Canada’s dollar advanced to the strongest level in three months against its U.S. counterpart as risk appetite swelled and stocks and crude oil, the nation’s biggest export, climbed.
The currency gained versus all of its 16 most-traded counterparts except the Norwegian krone after a gauge of Canadian business spending increased more than forecast. Federal Reserve Bank of Boston President Eric Rosengren called today for “open-ended” monetary easing, and Germany’s government backed a European Central Bank bond-buying plan, a spokesman said yesterday. U.S. employment rose in July, data showed last week.

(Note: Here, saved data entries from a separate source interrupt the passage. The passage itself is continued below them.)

File: config.mk
export PLATFORM = sky130hd
export DESIGN_NAME = multicycle_control_flat
export DESIGN_NICKNAME = d
export VERILOG_FILES = /design/src/rtl/multicycle_pkg.sv /design/src/rtl/multicycle_control_if.sv /design/src/rtl/multicycle_ctrl_decode.sv /design/src/rtl/multicycle_control.sv /design/src/flat_wrapper.sv
export SDC_FILE = /design/constraint.sdc
export NUM_CORES = 1
export LEC_CHECK = 0
export CAP_MARGIN = 10
export CORE_MARGIN = 2
export CORE_UTILIZATION = 40
export DETAILED_ROUTE_END_ITERATION = 10
export HOLD_SLACK_MARGIN = 0.15
export PLACE_DENSITY = 0.73
export SLEW_MARGIN = 25
export SYNTH_ARGS = -nofsm -noshare
export SYNTH_HDL_FRONTEND = slang
export SYNTH_SLANG_ARGS = --single-unit
File: constraint.sdc
create_clock -name clk_i -period 2 [get_ports clk_i]
set_clock_uncertainty 0.1 [all_clocks]
set_input_delay 0.2 -clock clk_i [delete_from_list [all_inputs] [get_ports clk_i]]
set_output_delay 0.2 -clock clk_i [all_outputs]
set_load 0.02 [all_outputs]
File: src/rtl/multicycle_pkg.sv
// multicycle_pkg
//   Shared definitions for the multi-cycle MIPS main control: state codes,
//   opcode constants, datapath select encodings and the control-word struct
//   produced by the decoder.
package multicycle_pkg;

  typedef enum logic [3:0] {
    S_RST     = 4'd0,
    S_FETCH   = 4'd1,
    S_DECODE  = 4'd2,
    S_MEMADR  = 4'd3,
    S_MEMRD   = 4'd4,
    S_MEMWB   = 4'd5,
    S_MEMWR   = 4'd6,
    S_EXEC    = 4'd7,
    S_RWB     = 4'd8,
    S_BRANCH  = 4'd9,
    S_JUMP    = 4'd10,
    S_ADDI_EX = 4'd11,
    S_ORI_EX  = 4'd12,
    S_IWB     = 4'd13,
    S_ILLEGAL = 4'd14
  } state_t;

  localparam logic [5:0] OP_RTYPE = 6'h00;
  localparam logic [5:0] OP_J     = 6'h02;
  localparam logic [5:0] OP_BEQ   = 6'h04;
  localparam logic [5:0] OP_ADDI  = 6'h08;
  localparam logic [5:0] OP_ORI   = 6'h0D;
  localparam logic [5:0] OP_LW    = 6'h23;
  localparam logic [5:0] OP_SW    = 6'h2B;

  localparam logic [1:0] ALU_ADD   = 2'b00;
  localparam logic [1:0] ALU_SUB   = 2'b01;
  localparam logic [1:0] ALU_OR    = 2'b10;
  localparam logic [1:0] ALU_FUNCT = 2'b11;

  localparam logic [1:0] SRCB_RT     = 2'b00;
  localparam logic [1:0] SRCB_FOUR   = 2'b01;
  localparam logic [1:0] SRCB_IMM    = 2'b10;
  localparam logic [1:0] SRCB_IMM_SH = 2'b11;

  localparam logic [1:0] PCS_ALU    = 2'b00;
  localparam logic [1:0] PCS_ALUOUT = 2'b01;
  localparam logic [1:0] PCS_JUMP   = 2'b10;

  typedef struct packed {
    logic       pc_write;
    logic       pc_write_cond;
    logic       iord;
    logic       mem_read;
    logic       mem_write;
    logic       ir_write;
    logic       mem_to_reg;
    logic       reg_dst;
    logic       reg_write;
    logic       alu_src_a;
    logic [1:0] alu_src_b;
    logic [1:0] alu_op;
    logic [1:0] pc_source;
    logic       illegal;
  } ctrl_t;

  // States that hold for the memory wait counter before completing.
  function automatic logic is_mem_state(state_t s);
    return (s == S_FETCH) || (s == S_MEMRD) || (s == S_MEMWR);
  endfunction

endpackage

“Investor sentiment has been boosted by signs of resilience in the U.S. economy and expectations that we could see a move by the ECB before too long to help take some pressure off the sovereign bond markets in the euro zone,” Joe Manimbo, a market analyst in Washington at Western Union Business Solutions, a unit of Western Union Co., said in a telephone interview.
Canada’s currency, nicknamed the loonie for the image of the aquatic bird on the C$1 coin, appreciated 0.3 percent to 99.70 cents at 5 p.m. in Toronto, and reached 99.63 cents, the strongest since May 11. One Canadian dollar buys $1.003.
Canadian government bonds dropped for a second day, pushing the benchmark 10-year yield up nine basis points, or 0.09 percentage point, to 1.84 percent. It touched 1.85 percent, the highest level since June 7. The price of the 2.75 percent security due in June 2022 fell 87 cents to C$108.13.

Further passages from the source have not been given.